REQUIREMENT:
In the data below, find the line containing "r_result <= w_fast_result;"; reproduce that line and all subsequent lines exactly, and nothing else.

PROVIDED INFORMATION:
==> config.mk <==
export PLATFORM = sky130hd
export DESIGN_NAME = alu_seq
export DESIGN_NICKNAME = d
export VERILOG_FILES = /design/src/rtl/alu_seq.sv
export SDC_FILE = /design/constraint.sdc
export NUM_CORES = 1
export LEC_CHECK = 0
export CORE_MARGIN = 1
export CORE_UTILIZATION = 35
export DETAILED_ROUTE_END_ITERATION = 8
export GPL_ROUTABILITY_DRIVEN = 1
export PLACE_DENSITY = 0.5
export REMOVE_ABC_BUFFERS = 1
export SYNTH_ARGS = -nofsm -noshare
export SYNTH_HDL_FRONTEND = slang
export SYNTH_SLANG_ARGS = --single-unit
==> constraint.sdc <==
create_clock -name CLK -period 3.6 [get_ports CLK]
set_input_delay 0.72 -clock CLK [delete_from_list [all_inputs] [get_ports CLK]]
set_output_delay 0.72 -clock CLK [all_outputs]
set_load 0.02 [all_outputs]
==> src/rtl/alu_seq.sv <==
`default_nettype none
// ============================================================================
//  Module   : alu_seq
//  Purpose  : Sequential ALU. Logic/add/sub/compare complete in one cycle;
//             unsigned MUL (shift-add) and DIV (restoring) iterate one bit
//             per cycle over WIDTH cycles.
//  Revision : 1.0 - initial release
// ============================================================================
module alu_seq #(
   parameter int WIDTH = 32,
   parameter int CNT_W = 6
) (
   input  logic             CLK,
   input  logic             RST,
   input  logic             Start,
   input  logic [WIDTH-1:0] ScrA,
   input  logic [WIDTH-1:0] ScrB,
   input  logic [2:0]       Alu_Control,
   output logic             Busy,
   output logic             Done,
   output logic [WIDTH-1:0] Alu_Result,
   output logic [WIDTH-1:0] Alu_Hi,
   output logic             Zero_flag,
   output logic             Overflow,
   output logic             Div_By_Zero
);

   localparam logic [2:0] c_OP_AND  = 3'b000;
   localparam logic [2:0] c_OP_OR   = 3'b001;
   localparam logic [2:0] c_OP_ADD  = 3'b010;
   localparam logic [2:0] c_OP_DIV  = 3'b011;
   localparam logic [2:0] c_OP_SUB  = 3'b100;
   localparam logic [2:0] c_OP_MUL  = 3'b101;
   localparam logic [2:0] c_OP_SLT  = 3'b110;
   localparam logic [2:0] c_OP_SLTU = 3'b111;

   localparam logic [1:0] c_IDLE = 2'd0;
   localparam logic [1:0] c_RUN  = 2'd1;
   localparam logic [1:0] c_DONE = 2'd2;

   localparam int c_MSB = WIDTH - 1;

   logic [1:0]         r_state;
   logic [1:0]         w_state_next;
   logic [2*WIDTH-1:0] r_p;          // {hi, lo}: product or {remainder, quotient}
   logic [WIDTH-1:0]   r_m;          // latched multiplicand / divisor
   logic               r_is_div;
   logic [CNT_W-1:0]   r_cnt;
   logic [WIDTH-1:0]   r_result;
   logic [WIDTH-1:0]   r_hi;
   logic               r_ovf;
   logic               r_dbz;

   logic               w_accept;
   logic               w_iter;
   logic               w_last;
   logic [WIDTH-1:0]   w_sum;
   logic [WIDTH-1:0]   w_diff;
   logic [WIDTH-1:0]   w_fast_result;
   logic [WIDTH-1:0]   w_fast_hi;
   logic               w_fast_ovf;
   logic               w_fast_dbz;
   logic [WIDTH:0]     w_mul_add;
   logic [2*WIDTH-1:0] w_mul_next;
   logic [WIDTH:0]     w_rem_sh;
   logic [WIDTH:0]     w_trial;
   logic [2*WIDTH-1:0] w_div_next;
   logic [2*WIDTH-1:0] w_step_next;

   // A new request is taken whenever no iterative op is in flight
   assign w_accept = Start && (r_state != c_RUN);
   // Divide by zero short-circuits to the single-cycle path
   assign w_iter   = (Alu_Control == c_OP_MUL) ||
                     ((Alu_Control == c_OP_DIV) && (ScrB != '0));
   assign w_last   = (r_cnt == CNT_W'(WIDTH - 1));

   assign w_sum  = ScrA + ScrB;
   assign w_diff = ScrA - ScrB;

   // Single-cycle operation results
   always_comb begin
      w_fast_result = '0;
      w_fast_hi     = '0;
      w_fast_ovf    = 1'b0;
      w_fast_dbz    = 1'b0;
      case (Alu_Control)
         c_OP_AND:  w_fast_result = ScrA & ScrB;
         c_OP_OR:   w_fast_result = ScrA | ScrB;
         c_OP_ADD: begin
            w_fast_result = w_sum;
            w_fast_ovf    = (ScrA[c_MSB] == ScrB[c_MSB]) && (w_sum[c_MSB] != ScrA[c_MSB]);
         end
         c_OP_SUB: begin
            w_fast_result = w_diff;
            w_fast_ovf    = (ScrA[c_MSB] != ScrB[c_MSB]) && (w_diff[c_MSB] != ScrA[c_MSB]);
         end
         c_OP_DIV: begin
            // only reached with a zero divisor
            w_fast_result = '1;
            w_fast_hi     = ScrA;
            w_fast_dbz    = 1'b1;
         end
         c_OP_SLT:  w_fast_result = {{(WIDTH-1){1'b0}}, ($signed(ScrA) < $signed(ScrB))};
         c_OP_SLTU: w_fast_result = {{(WIDTH-1){1'b0}}, (ScrA < ScrB)};
         default:   w_fast_result = '0;
      endcase
   end

   // One iteration of shift-add multiply or restoring divide
   always_comb begin
      w_mul_add   = r_p[0] ? ({1'b0, r_p[2*WIDTH-1:WIDTH]} + {1'b0, r_m})
                           : {1'b0, r_p[2*WIDTH-1:WIDTH]};
      w_mul_next  = {w_mul_add, r_p[WIDTH-1:1]};
      w_rem_sh    = r_p[2*WIDTH-1:WIDTH-1];
      w_trial     = w_rem_sh - {1'b0, r_m};
      w_div_next  = w_trial[WIDTH] ? {w_rem_sh[WIDTH-1:0], r_p[WIDTH-2:0], 1'b0}
                                   : {w_trial[WIDTH-1:0],  r_p[WIDTH-2:0], 1'b1};
      w_step_next = r_is_div ? w_div_next : w_mul_next;
   end

   // FSM state register
   always_ff @(posedge CLK or negedge RST) begin
      if (!RST) r_state <= c_IDLE;
      else      r_state <= w_state_next;
   end

   // FSM next-state logic
   always_comb begin
      w_state_next = r_state;
      case (r_state)
         c_IDLE, c_DONE: begin
            if (Start) w_state_next = w_iter ? c_RUN : c_DONE;
            else       w_state_next = c_IDLE;
         end
         c_RUN:   w_state_next = w_last ? c_DONE : c_RUN;
         default: w_state_next = c_IDLE;
      endcase
   end

   // FSM outputs
   always_comb begin
      Busy = (r_state == c_RUN);
      Done = (r_state == c_DONE);
   end

   // Iteration datapath: operand latch on acceptance, one step per RUN cycle
   always_ff @(posedge CLK or negedge RST) begin
      if (!RST) begin
         r_p      <= '0;
         r_m      <= '0;
         r_is_div <= 1'b0;
         r_cnt    <= '0;
      end else if (w_accept && w_iter) begin
         r_p      <= {{WIDTH{1'b0}}, ScrA};
         r_m      <= ScrB;
         r_is_div <= (Alu_Control == c_OP_DIV);
         r_cnt    <= '0;
      end else if (r_state == c_RUN) begin
         r_p      <= w_step_next;
         r_cnt    <= r_cnt + 1'b1;
      end
   end

   // Result registers change only when an operation completes
   always_ff @(posedge CLK or negedge RST) begin
      if (!RST) begin
         r_result <= '0;
         r_hi     <= '0;
         r_ovf    <= 1'b0;
         r_dbz    <= 1'b0;
      end else if (w_accept && !w_iter) begin
         r_result <= w_fast_result;
         r_hi     <= w_fast_hi;
         r_ovf    <= w_fast_ovf;
         r_dbz    <= w_fast_dbz;
      end else if ((r_state == c_RUN) && w_last) begin
         r_result <= w_step_next[WIDTH-1:0];
         r_hi     <= w_step_next[2*WIDTH-1:WIDTH];
         r_ovf    <= 1'b0;
         r_dbz    <= 1'b0;
      end
   end

   assign Alu_Result  = r_result;
   assign Alu_Hi      = r_hi;
   assign Overflow    = r_ovf;
   assign Div_By_Zero = r_dbz;
   assign Zero_flag   = (r_result == '0);

endmodule
`default_nettype wire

ANSWER BOX:
         r_result <= w_fast_result;
         r_hi     <= w_fast_hi;
         r_ovf    <= w_fast_ovf;
         r_dbz    <= w_fast_dbz;
      end else if ((r_state == c_RUN) && w_last) begin
         r_result <= w_step_next[WIDTH-1:0];
         r_hi     <= w_step_next[2*WIDTH-1:WIDTH];
         r_ovf    <= 1'b0;
         r_dbz    <= 1'b0;
      end
   end

   assign Alu_Result  = r_result;
   assign Alu_Hi      = r_hi;
   assign Overflow    = r_ovf;
   assign Div_By_Zero = r_dbz;
   assign Zero_flag   = (r_result == '0);

endmodule
`default_nettype wire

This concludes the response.